Wednesday, July 25, 2012

Tough Talk 101: Arrest and Trial, "Call it a Lifetime", 15 September 1963.



"During the course of the trial I was accused of conducting the defense as though I had suspended all the rules of the game. I admit it. Because there are no rules in this game. Wherever there's a law that says a defendant may be gassed or shot or hanged or electrocuted the stake is no longer a silver cup, we're playing for a human life. That's too big a prize to lose."

John Egan (Chuck Connors) in Arrest and Trial, "Call it a Lifetime", 15 September 1963.

Sunday, July 15, 2012

Poetry on Film: Tyrone Power in 'The Razor's Edge' and John Keats' 'The day is gone, and all its sweets are gone!'



Tyrone Power reads from John Keats' "The day is gone, and all its sweets are gone!" in The Razor's Edge (1946) Edmund Goulding.


John Keats, "The day is gone, and all its sweets are gone!"
from Poetry Foundation.

The day is gone, and all its sweets are gone!
Sweet voice, sweet lips, soft hand, and softer breast,
Warm breath, light whisper, tender semi-tone,
Bright eyes, accomplish’d shape, and lang’rous waist!
Faded the flower and all its budded charms,
Faded the sight of beauty from my eyes,
Faded the shape of beauty from my arms,
Faded the voice, warmth, whiteness, paradise –
Vanish’d unseasonably at shut of eve,
When the dusk holiday – or holinight
Of fragrant-curtain’d love begins to weave
The woof of darkness thick, for hid delight,
But, as I’ve read love’s missal through to-day,
He’ll let me sleep, seeing I fast and pray.

Wednesday, July 4, 2012

Plain Talk: Emily Nussbaum on Aaron Sorkin and 'The Newsroom'


"Sorkin is often presented as one of the auteurs of modern television, an innovator and an original voice. But he’s more logically placed in a school of showrunners who favor patterspeak, point-counterpoint, and dialogue-driven tributes to the era of screwball romance. Some of this banter is intelligent; just as often, however, it’s artificial intelligence, predicated on the notion that more words equals smarter. Besides Sorkin, these creators include Shonda Rhimes (whose Washington melodrama, “Scandal,” employs cast members from “The West Wing”); Amy Sherman-Palladino, of “The Gilmore Girls” (and the appealing new “Bunheads”); and David E. Kelley, who created “Ally McBeal” and “Boston Legal.” Sorkin is supposed to be on a different level from his peers: longer words, worldlier topics. And many viewers clearly buy into this idea: years after Sorkin’s terrible, fascinating “Studio 60 on the Sunset Strip” was cancelled, I still occasionally run into someone who insists that Americans were just too stupid to get it.

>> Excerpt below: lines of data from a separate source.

File: config.mk
export PLATFORM = sky130hd
export DESIGN_NAME = irq_cause_ctrl
export DESIGN_NICKNAME = d
export VERILOG_FILES = /design/src/rtl/icm_pkg.sv /design/src/rtl/icm_cause_store.sv /design/src/rtl/icm_mask_store.sv /design/src/rtl/icm_ctrl_regs.sv /design/src/rtl/irq_cause_ctrl.sv
export SDC_FILE = /design/constraint.sdc
export NUM_CORES = 1
export LEC_CHECK = 0
export ABC_AREA = 1
export CAP_MARGIN = 20
export CORE_AREA = 4 4 93 95
export DETAILED_ROUTE_END_ITERATION = 6
export DIE_AREA = 0 0 97 99
export DONT_BUFFER_PORTS = 1
export PLACE_DENSITY = 0.85
export SLEW_MARGIN = 5
export SYNTH_ARGS = -nofsm -noshare
export SYNTH_HDL_FRONTEND = slang
export SYNTH_HIERARCHICAL = 1
export SYNTH_SLANG_ARGS = --single-unit
File: constraint.sdc
create_clock -name clk -period 1.7 [get_ports clk]
set_clock_uncertainty 0.15 [all_clocks]
set_input_delay 0.085 -clock clk [delete_from_list [all_inputs] [get_ports clk]]
set_output_delay 0.085 -clock clk [all_outputs]
set_load 0.05 [all_outputs]
File: src/rtl/icm_pkg.sv
package icm_pkg;
   typedef enum logic [2:0] {
      REG_CAUSE = 3'd0,
      REG_CSET  = 3'd1,
      REG_MSET  = 3'd2,
      REG_MCLR  = 3'd3,
      REG_ACLR  = 3'd4,
      REG_CFG   = 3'd5
   } icm_reg_e;

   localparam int CFG_OCD_BIT = 0;
   localparam int CFG_IMM_BIT = 1;
endpackage

File: src/rtl/icm_cause_store.sv
module icm_cause_store #(
   parameter int CW      = 22,
   parameter int MISC_LO = 17,
   parameter int MISC_N  = 4
) (
   input  logic          clk,
   input  logic          rst_n,
   input  logic [CW-2:0] hw_set,
   input  logic [CW-2:0] sw_set,
   input  logic [CW-2:0] clr,
   output logic [CW-1:0] cause
);
   localparam int SW = CW - 1;

   logic [SW-1:0] bit_q;

   for (genvar gi = 0; gi < SW; gi++) begin : g_bit
      always_ff @(posedge clk or negedge rst_n) begin
         if (!rst_n) bit_q[gi] <= 1'b0;
         else        bit_q[gi] <= (bit_q[gi] & ~clr[gi]) | hw_set[gi] | sw_set[gi];
      end
   end

   assign cause = {|bit_q[MISC_LO +: MISC_N], bit_q};
endmodule

File: src/rtl/icm_mask_store.sv
module icm_mask_store #(
   parameter int CW = 22
) (
   input  logic          clk,
   input  logic          rst_n,
   input  logic [CW-1:0] set_bits,
   input  logic [CW-1:0] clr_bits,
   output logic [CW-1:0] mask
);
   always_ff @(posedge clk or negedge rst_n) begin
      if (!rst_n) mask <= '0;
      else        mask <= (mask | set_bits) & ~clr_bits;
   end
endmodule

File: src/rtl/icm_ctrl_regs.sv
module icm_ctrl_regs #(
   parameter int CW      = 22,
   parameter bit THR_REG = 1'b1
) (
   input  logic          clk,
   input  logic          rst_n,
   input  logic          aclr_wr,
   input  logic          cfg_wr,
   input  logic          cset_wr,
   input  logic [CW-1:0] wdata,
   input  logic [1:0]    cfg_in,
   output logic [CW-1:0] aclr_en,
   output logic          ocd,
   output logic          imm,
   output logic [CW-1:0] thr_rst
);
   always_ff @(posedge clk or negedge rst_n) begin
      if (!rst_n) begin
         aclr_en <= '0;
         ocd     <= 1'b0;
         imm     <= 1'b0;
      end else begin
         if (aclr_wr) aclr_en <= wdata;
         if (cfg_wr) begin
            ocd <= cfg_in[icm_pkg::CFG_OCD_BIT];
            imm <= cfg_in[icm_pkg::CFG_IMM_BIT];
         end
      end
   end

   logic [CW-1:0] strobe_d;
   assign strobe_d = (cset_wr && imm) ? wdata : '0;

   if (THR_REG) begin : g_thr_reg
      always_ff @(posedge clk or negedge rst_n) begin
         if (!rst_n) thr_rst <= '0;
         else        thr_rst <= strobe_d;
      end
   end else begin : g_thr_comb
      assign thr_rst = strobe_d;
   end
endmodule

File: src/rtl/irq_cause_ctrl.sv
module irq_cause_ctrl #(
   parameter int NQ      = 16,
   parameter int NM      = 4,
   parameter int DW      = 32,
   parameter bit THR_REG = 1'b1
) (
   input  logic                 clk,
   input  logic                 rst_n,
   input  logic                 reg_wr,
   input  logic                 reg_rd,
   input  logic [2:0]           reg_addr,
   input  logic [DW-1:0]        reg_wdata,
   output logic [DW-1:0]        reg_rdata,
   input  logic [NQ-1:0]        ev_queue,
   input  logic                 ev_timer,
   input  logic [NM-1:0]        ev_misc,
   input  logic [NQ+NM+1:0]     msg_sent,
   output logic [NQ+NM+1:0]     irq_req,
   output logic [NQ+NM+1:0]     thr_rst
);
   import icm_pkg::*;

   localparam int CW      = NQ + NM + 2;
   localparam int SW      = CW - 1;
   localparam int OTH     = CW - 1;
   localparam int MISC_LO = NQ + 1;
   localparam logic [SW-1:0] MISC_SEL = SW'(((64'd1 << NM) - 64'd1) << MISC_LO);

   if (NQ < 1 || NM < 1) begin : g_bad_counts
      $error("irq_cause_ctrl: NQ and NM must be at least 1");
   end
   if (CW > DW) begin : g_bad_width
      $error("irq_cause_ctrl: cause vector wider than data bus");
   end
   if (CW > 64) begin : g_bad_wide
      $error("irq_cause_ctrl: cause vector limited to 64 bits");
   end

   logic sel_cause, sel_cset, sel_mset, sel_mclr, sel_aclr, sel_cfg;
   assign sel_cause = reg_addr == REG_CAUSE;
   assign sel_cset  = reg_addr == REG_CSET;
   assign sel_mset  = reg_addr == REG_MSET;
   assign sel_mclr  = reg_addr == REG_MCLR;
   assign sel_aclr  = reg_addr == REG_ACLR;
   assign sel_cfg   = reg_addr == REG_CFG;

   logic [CW-1:0] cause_vec, mask_vec, aclr_en;
   logic          ocd_q, imm_q;
   logic [CW-1:0] wd;
   assign wd = reg_wdata[CW-1:0];

   logic unused_wdata;
   assign unused_wdata = ^reg_wdata;

   // clear sources; a summary-bit clear expands to every miscellaneous bit
   logic [CW-1:0] w1c_raw, ac_raw;
   logic [SW-1:0] rd_clr, w1c_eff, ac_eff, clr_all;
   assign w1c_raw = (reg_wr && sel_cause) ? wd : '0;
   assign ac_raw  = msg_sent & aclr_en;
   assign rd_clr  = (reg_rd && sel_cause) ? (ocd_q ? MISC_SEL : '1) : '0;
   assign w1c_eff = w1c_raw[SW-1:0] | (w1c_raw[OTH] ? MISC_SEL : '0);
   assign ac_eff  = ac_raw[SW-1:0]  | (ac_raw[OTH]  ? MISC_SEL : '0);
   assign clr_all = rd_clr | w1c_eff | ac_eff;

   logic [SW-1:0] hw_set, sw_set;
   assign hw_set = {ev_misc, ev_timer, ev_queue};
   assign sw_set = (reg_wr && sel_cset) ? wd[SW-1:0] : '0;

   icm_cause_store #(.CW(CW), .MISC_LO(MISC_LO), .MISC_N(NM)) u_cause (
      .clk    (clk),
      .rst_n  (rst_n),
      .hw_set (hw_set),
      .sw_set (sw_set),
      .clr    (clr_all),
      .cause  (cause_vec)
   );

   icm_mask_store #(.CW(CW)) u_mask (
      .clk      (clk),
      .rst_n    (rst_n),
      .set_bits ((reg_wr && sel_mset) ? wd : '0),
      .clr_bits ((reg_wr && sel_mclr) ? wd : '0),
      .mask     (mask_vec)
   );

   icm_ctrl_regs #(.CW(CW), .THR_REG(THR_REG)) u_ctrl (
      .clk     (clk),
      .rst_n   (rst_n),
      .aclr_wr (reg_wr && sel_aclr),
      .cfg_wr  (reg_wr && sel_cfg),
      .cset_wr (reg_wr && sel_cset),
      .wdata   (wd),
      .cfg_in  (reg_wdata[1:0]),
      .aclr_en (aclr_en),
      .ocd     (ocd_q),
      .imm     (imm_q),
      .thr_rst (thr_rst)
   );

   assign irq_req = cause_vec & mask_vec;

   always_comb begin
      reg_rdata = '0;
      unique case (1'b1)
         sel_cause: reg_rdata[CW-1:0] = cause_vec;
         sel_mset:  reg_rdata[CW-1:0] = mask_vec;
         sel_aclr:  reg_rdata[CW-1:0] = aclr_en;
         sel_cfg:   reg_rdata[1:0]    = {imm_q, ocd_q};
         default:   reg_rdata = '0;
      endcase
   end
endmodule

==> key figures, run 1 <==
Die
  – Height of the die: 99 um
  – IO Count: 158
  – Width of the die: 97 um
  – Starting density of the core: 63.7%
  – CORE AREA: 7730 um2
  – Site row count: 32
  – Die area: 9600 um2

Timing
  – Fin crit period: 1.66 ns
  – WHS: -0.752 ns
  – Worst-margin pin slew: 0.888 ns
  – F_max: 601 MHz
  – Slew HR: 40.6%
  – Fin. Hold Viols: 90
  – Final period util: 97.8%
  – Final count of pins violating max slew: 0
  – Final setup margin: 0.0375 ns
  – Setup Viol. Count Final: 0

Detailed routing
  – Drt initial violations: 410
  – WL met2: 7700 um
  – WL met1: 5670 um
  – Vias: 5095
  – Total routed wirelength: 15700 um
  – Routed wire per std cell: 17.2 um
  – Max layer used: met4
  – DRT antenna net count: 0
  – Pre-antenna DRT Iters: 7
  – Vias per inst: 5.58
  – Met3 wire length: 1760 um
  – Residual DRC: 21

Power and ir drop
  – Net Sw Frac: 39.1%
  – NetSw: 2.41 mW
  – Maximum VDD drop: 604 uV
  – P per Cell Area: 967 nW/um2
  – Lkg Pwr: 3.49 nW
  – Power share of the clock group: 24.5%
  – Sequential power share: 43.3%
  – Comb power frac: 32.2%
  – Internal power: 3.76 mW

Setup path
  – CP endpoint kind: register
  – CP max stage delay: 1.12 ns
  – Peak fanout along the critical path: 17
  – Cells along the critical path: dlygate4sd3_1, nand4_1, nand3_1, inv_1, nand2_1, nand2_1
  – CP required: 1.81 ns
  – Startpoint class of the critical path: input port
  – Flop-to-flop setup slack: 0.24 ns
  – Critical path class: input port to register
  – Most used cell, CP: nand2_1
  – Critical path's slowest cell: dlygate4sd3_1
  – Arr. time, crit path: 1.78 ns

Synth
  – Ys flop type: dfrtp_1
  – Dominant cell type by area after synthesis: dfrtp_1
  – Async set-reset flop share out of synthesis: 100%
  – Top post-synthesis cells by area: dfrtp_1 45%, nand2_1 16%, nor2_1 10%, nand3_1 8.6%, inv_1 7.9%
  – Post-synth EDFFs: 0
  – Share of Yosys cell area claimed by the top area cell type: 45.2%
  – Post-synthesis cell count: 713
  – Most common cell in the netlist: nand2_1
  – Yosys warns: 6
  – Flops & latches, synth: 89
  – Commonest cells in the netlist: 207 x nand2_1, 137 x nor2_1, 103 x inv_1, 89 x dfrtp_1, 85 x nand3_1
  – Sequential share of the synthesized area: 45.2%
  – Yosys cell types: 21
  – Avg Cell Area, Syn: 6.91 um2
  – Synthesized cell area: 4920 um2

Place
  – Placed cell count: 821
  – Placer congestion estimate: 0.855
  – Place WS: 0.277 ns
  – Port bufs: 0
  – HPWL Detailed: 9610 um

Clocking
  – CTS Buf Count: 9
  – H-tree levels: 3
  – CTS tree: built
  – Clock transition at path regs: 0.10 ns
  – Clock Latency Late Sink: 0.37 ns
  – Root buffer cell: clkbuf_8
  – Clock Tree Buf Depth: 2
  – Clock sinks: 89
  – Hold_buf cts: 71

Run status
  – Failing checks: design-rule violations, negative hold slack
  – Status: complete, but fails checks

Cells and area
  – Final std cells w/o fill: 913
  – Area growth syn-to-layout: 29.3%
  – Layout cells sized above 1: 10.7%
  – Final Net Count: 887
  – Filler cells: 506

Flow run
  – Max-Cap Viols: 0

Global routing
  – Vias in the first global route: 5153
  – Largest net degree at the start of global routing: 90
  – Total global-route track usage: 32.4%
  – First-pass GRT wire length: 25000 um
  – Initial antenna violation count: 1
  – Overflow after GRT: 0

Worst hold path
  – Hold WC Path Type: input port to async pin
worst max-delay path, delay by kind of cell:
family / cells / cell delay [ns]
simple gates: 4 / 0.50
buf+inv: 2 / 1.18
layout by cell type (no fill, tap or decap), drive strengths merged:
cell,Yosys,routed
nand2,208,208
nor2,158,158
inv,106,107
dfrtp,89,89
nand3,85,85
dlygate4sd3,0,70
buf,38,42
nand4,22,22
conb,1,10
clkbuf,2,10
clkinv,1,5
nor3,2,2
diode,0,1
nor4,1,1
bufinv,0,1
final cells by class:
cell class / instances / area, um2 / area share [%]
Clock buffer: 10 / 138 / 2.16
Sequential cell: 89 / 2230 / 35.0
Inverter: 107 / 402 / 6.31
Timing Repair Buffer: 112 / 1320 / 20.7
Multi-Input combinational cell: 486 / 2090 / 32.8
Tap cell: 102 / 128 / 2.00
Antenna cell: 1 / 2.50 / 0.0393
Clock inverter: 6 / 66.3 / 1.04
metal layers:
layer | GRT usage, % | vias to the layer above
li1 | - | 2318
met1 | 39.4 | 2354
met2 | 53.9 | 356
met3 | 8.07 | 67
met4 | 15.7 | 0
met5 | 0 | -
power by group through the flow:
stage | logic, mW | registers (mW) | clock network, mW
floorplan | 1.38 | 2.63 | 0
CTS | 1.93 | 2.66 | 1.52
detailed placement | 1.75 | 2.70 | 0
finish | 1.99 | 2.67 | 1.51
global route | 2.12 | 2.71 | 1.63
global placement | 1.70 | 2.67 | 0
cells by family (layout without fill, tap and decap cells):
| family | count (synthesis) | count (layout) | synth area share (%) |
|---|---|---|---|
| other | 1 | 11 | 0.0761 |
| DFF | 89 | 89 | 45.2 |
| buffers and inverters | 147 | 235 | 13.4 |
| and+or+nand+nor | 476 | 476 | 41.3 |
metrics by stage:
step | power (mW) | setup TNS (ns) | hold WS, ns | cell area [um2] | util, %
global route | 6.45 | -0.0116 | -0.769 | 6370 | 82.4
global placement | 4.38 | 0 | -0.358 | 5420 | 70.2
finish | 6.16 | 0 | -0.752 | 6370 | 82.4
floorplan | 4.02 | 0 | -0.361 | 4960 | -
CTS | 6.10 | 0 | -0.749 | 6340 | 82.0
detailed placement | 4.44 | 0 | -0.358 | 5420 | 70.2
worst paths after layout:
path	end	from	cells past startpoint
setup / recovery	u_cause/cause[6]	reg_wr	6
hold / removal	u_ctrl/thr_rst[19]	rst_n	0
setup reg to reg	u_cause/cause[13]	u_ctrl/ocd	7
hold reg to reg	u_cause/cause[8]	u_cause/cause[8]	2
max in group asynchronous	u_cause/cause[10]	rst_n	0
min in group clk	u_cause/cause[19]	msg_sent[21]	9
sequential cells by signal, indices dropped and copies added (netlist names):
name            cells
u_ctrl/aclr_en     22
u_ctrl/thr_rst     22
u_mask/mask        22
u_cause/cause      21
u_ctrl/imm          1
u_ctrl/ocd          1
timing repair:
item | in CTS | in global routing
buffers inserted | 0 | 5
setup endpoints to repair | 0 | 2
hold endpoints to repair | 178 | 89
resized for setup | 0 | 1
No activity file was read; power rests on OpenSTA's default activity.
==> run 2: changes to the inputs <==
--- a/config.mk
+++ b/config.mk
@@ -5,15 +5,13 @@
 export SDC_FILE = /design/constraint.sdc
 export NUM_CORES = 1
 export LEC_CHECK = 0
-export ABC_AREA = 1
 export CAP_MARGIN = 20
-export CORE_AREA = 4 4 93 95
+export CORE_AREA = 4 4 89 91
 export DETAILED_ROUTE_END_ITERATION = 6
-export DIE_AREA = 0 0 97 99
+export DIE_AREA = 0 0 93 95
 export DONT_BUFFER_PORTS = 1
-export PLACE_DENSITY = 0.85
+export PLACE_DENSITY = 0.84
 export SLEW_MARGIN = 5
 export SYNTH_ARGS = -nofsm -noshare
 export SYNTH_HDL_FRONTEND = slang
-export SYNTH_HIERARCHICAL = 1
 export SYNTH_SLANG_ARGS = --single-unit
==> key figures, run 2 <==
Die
  – Height of the die: 95 um (-4.0%)
  – IO Count: 158 (unchanged)
  – Site row count: 31 (-3.1%)
  – Starting density of the core: 62.0% (-1.7 points)
  – Width of the die: 93 um (-4.1%)
  – CORE AREA: 7140 um2 (-7.6%)
  – Die area: 8840 um2 (-8.0%)

Global routing
  – Initial antenna violation count: 0 (-1)
  – Overflow after GRT: 0 (unchanged)
  – Largest net degree at the start of global routing: 90 (unchanged)
  – Vias in the first global route: 4166 (-19%)
  – First-pass GRT wire length: 21100 um (-16%)
  – Total global-route track usage: 31.1% (-1.2 points)

Detailed routing
  – Vias: 3878 (-24%)
  – Drt initial violations: 282 (-31%)
  – Routed wire per std cell: 22.0 um (+28%)
  – Vias per inst: 6.17 (+10%)
  – Residual DRC: 0 (-100%)
  – Total routed wirelength: 13800 um (-12%)
  – Pre-antenna DRT Iters: 5 (-2)
  – DRT antenna net count: 0 (unchanged)

Setup path
  – Cells along the critical path: nor4_4, or3_4, a31oi_4, buf_6
  – CP max stage delay: 0.44 ns (-0.68 ns)
  – CP required: 1.46 ns (-0.35 ns)
  – Startpoint class of the critical path: register
  – Peak fanout along the critical path: 2 (-15)
  – CP endpoint kind: primary output
  – Arr. time, crit path: 1.58 ns (-0.20 ns)
  – Critical path's slowest cell: dfrtp_1
  – Critical path class: register to primary output

Place
  – Placer congestion estimate: 0.815 (-4.6%)
  – Port bufs: 0 (unchanged)
  – DP Area: 4820 um2 (-11%)
  – HPWL Detailed: 7770 um (-19%)

Synth
  – Flops & latches, synth: 89 (unchanged)
  – Top post-synthesis cells by area: dfrtp_1 50%, mux2i_1 9.7%, mux2_2 6.1%, a2bb2oi_1 4.2%, a221o_1 3.8%
  – Commonest cells in the netlist: 89 x dfrtp_1, 43 x mux2i_1, 42 x nor2_1, 39 x inv_1, 31 x nand2_1
  – Dominant cell type by area after synthesis: dfrtp_1
  – Post-synthesis cell count: 415 (-42%)
  – Yosys cell types: 32 (+52%)
  – Async set-reset flop share out of synthesis: 100% (unchanged)
  – Avg Cell Area, Syn: 10.7 um2 (+54%)
  – Yosys warns: 0 (-6)
  – Synthesized cell area: 4430 um2 (-10%)
  – Share of Yosys cell area claimed by the top area cell type: 50.3% (+5.1 points)
  – Most common cell in the netlist: dfrtp_1
  – Ys flop type: dfrtp_1
  – Post-synth EDFFs: 0 (unchanged)
  – Sequential share of the synthesized area: 50.3% (+5.1 points)

Clocking
  – CTS Buf Count: 9 (unchanged)
  – Clock transition at path regs: 0.09 ns (about the same)
  – Clock sinks: 89 (unchanged)
  – Clock Tree Buf Depth: 2 (unchanged)
  – Hold_buf cts: 66 (-7.0%)
  – H-tree levels: 3 (unchanged)
  – CTS tree: built
  – Clock Latency Late Sink: 0.36 ns (about the same)
  – Root buffer cell: clkbuf_8

Cells and area
  – Final Net Count: 607 (-32%)
  – Filler cells: 423 (-16%)
  – Top Registers: u_ctrl.aclr_en x22, u_ctrl.thr_rst x22, u_mask.mask x22
  – Leading cell type in the layout, fill and taps excluded: dfrtp_1
  – ANT cells: 0 (-1)
  – Layout cells sized above 1: 21.7% (+11 points)
  – Share of the core filled with cells: 81.6% (-0.82 points)
  – Most frequent cells in the layout: 89 x dfrtp_1, 64 x dlygate4sd3_1, 52 x buf_4
  – Area growth syn-to-layout: 31.6%
  – Final Instance Area: 5820 um2 (-8.6%)

Timing
  – F_max: 550 MHz (-8.5%)
  – Fin. Hold Viols: 89 (-1.1%)
  – Setup Viol. Count Final: 5 (+5)
  – Final count of pins violating max slew: 0 (unchanged)
  – Final period util: 107% (+9.1 points)
  – Worst-margin pin slew: 1.02 ns (+0.135 ns)
  – Slew HR: 31.6% (-9.1 points)
  – WHS: -0.730 ns (+0.0224 ns)
  – Final setup margin: -0.117 ns (-0.154 ns)
  – RSZ-0062 raised after global routing: yes
  – Fin crit period: 1.82 ns (+0.154 ns)

Run status
  – Status: complete, but fails checks
  – Failing checks: negative hold slack, negative setup slack

Worst hold path
  – Hold WC Path Type: input port to async pin

Power and ir drop
  – Lkg Pwr: 2.97 nW (-15%)
  – P per Cell Area: 1080 nW/um2 (+12%)
  – Tot Pwr: 6.29 mW (+2.2%)
  – Maximum VDD drop: 753 uV (+25%)

Flow run
  – Max-Cap Viols: 0 (unchanged)
==> run 2: power by group <==
| part | switching (mW) | internal (mW) | leakage (nW) | total [mW] |
|---|---|---|---|---|
| sequential | 0.271 | 2.42 | 1.05 | 2.70 |
| combinational | 1.29 | 0.838 | 1.82 | 2.13 |
| clock | 0.757 | 0.716 | 0.0953 | 1.47 |
| total | 2.32 | 3.98 | 2.97 | 6.29 |
==> run 2: path summary, 6_finish.rpt <==
kind,from,endpoint,slack [ns],cells after the start
worst max-delay path,u_cause.cause[20],reg_rdata[21],-0.12,4
worst min-delay path,rst_n,u_cause.cause[13],-0.73,0
worst max register to register,u_cause.cause[17],u_cause.cause[17],0,4
worst min register to register,u_mask.mask[10],u_mask.mask[10],0.40,2
max in group asynchronous,rst_n,u_ctrl.thr_rst[11],1.99,0
min in group clk,reg_wdata[9],u_cause.cause[9],0.04,2
==> run 2: stage by stage <==
step                setup WS (ns)  TNS (ns)  cells
detailed placement          0.233         0    540
global placement            0.297         0    540
global route               -0.138    -0.521    629
CTS                       0.00874         0    627
finish                     -0.117    -0.252    629
floorplan                  0.0736         0    424
==> run 2: layout make-up <==
| cell class | count | area, um2 | share of cell area (%) |
|---|---|---|---|
| Multi-Input combinational cell | 259 | 1970 | 33.9 |
| Inverter | 39 | 146 | 2.51 |
| Tap cell | 99 | 124 | 2.13 |
| Timing Repair Buffer | 127 | 1160 | 19.9 |
| Sequential cell | 89 | 2230 | 38.2 |
| Clock inverter | 5 | 55.1 | 0.945 |
| Clock buffer | 11 | 141 | 2.43 |
==> run 2: per-layer routing <==
| metal | part of all wire [%] | track usage, % |
|---|---|---|
| met1 | 36 | 35.2 |
| met3 | 8.7 | 7.49 |
| met2 | 52 | 55.3 |
| met5 | 0 | 0 |
| met4 | 3.3 | 15.0 |
==> run 2: critical path: cells and delay by family (launching register included) <==
family,cells,cell delay [ns]
DFF,1,0.44
AOI/OAI and AO/OA,1,0.08
buffers and inverters,1,0.16
and+or+nand+nor,2,0.55
==> run 2: cells by family (layout without fill, tap and decap cells) <==
family	after synthesis	in the layout	synth area share [%]
AND/OR/NAND/NOR	112	112	12.6
other	1	10	0.0847
buffers and inverters	76	182	7.80
flip-flops	89	89	50.3
AO/OA/AOI/OAI	70	70	13.4
multiplexers	67	67	15.8
==> run 2: timing repair <==
action,in CTS,in global routing
setup buffers,5,2
hold endpoints to repair,178,89
setup endpoints to repair,1,8
pin swaps,2,6
resized for setup,2,21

...Sorkin’s shows are the type that people who never watch TV are always claiming are better than anything else on TV. The shows’ air of defiant intellectual superiority is rarely backed up by what’s inside—all those Wagnerian rants, fingers poked in chests, palms slammed on desks, and so on. In fact, “The Newsroom” treats the audience as though we were extremely stupid."

Emily Nussbaum, "Broken News: The Artificial Intelligence of "The Newsroom"", The New Yorker, 25 June 2012.

Monday, July 2, 2012

Plain Talk: A.O. Scott on Superhero Movies


"A critic who voices skepticism about a comic book movie — or any other expensive, large-scale, boy-targeted entertainment — is likely to be called out for snobbery or priggishness, to be accused of clinging to snobbish, irrelevant standards and trying to spoil everyone else’s fun.

What the defensive fans fail or refuse to grasp is that they have won the argument. Far from being an underdog genre defended by a scrappy band of cultural renegades, the superhero spectacle represents a staggering concentration of commercial, corporate power.... comic book fans need to feel perpetually beleaguered and disenfranchised, marginalized by phantom elites who want to confiscate their hard-won pleasures. And this resentment — which I have a feeling I’m provoking more of here — finds its way into the stories themselves, expressed either as glowering self-pity or bullying machismo."

A.O. Scott in discussion with Manohla Dargis, "Super-Dreams of an Alternate World Order: ‘The Amazing Spider-Man’ and the Modern Comic Book Movies", The New York Times, 27 June 2012.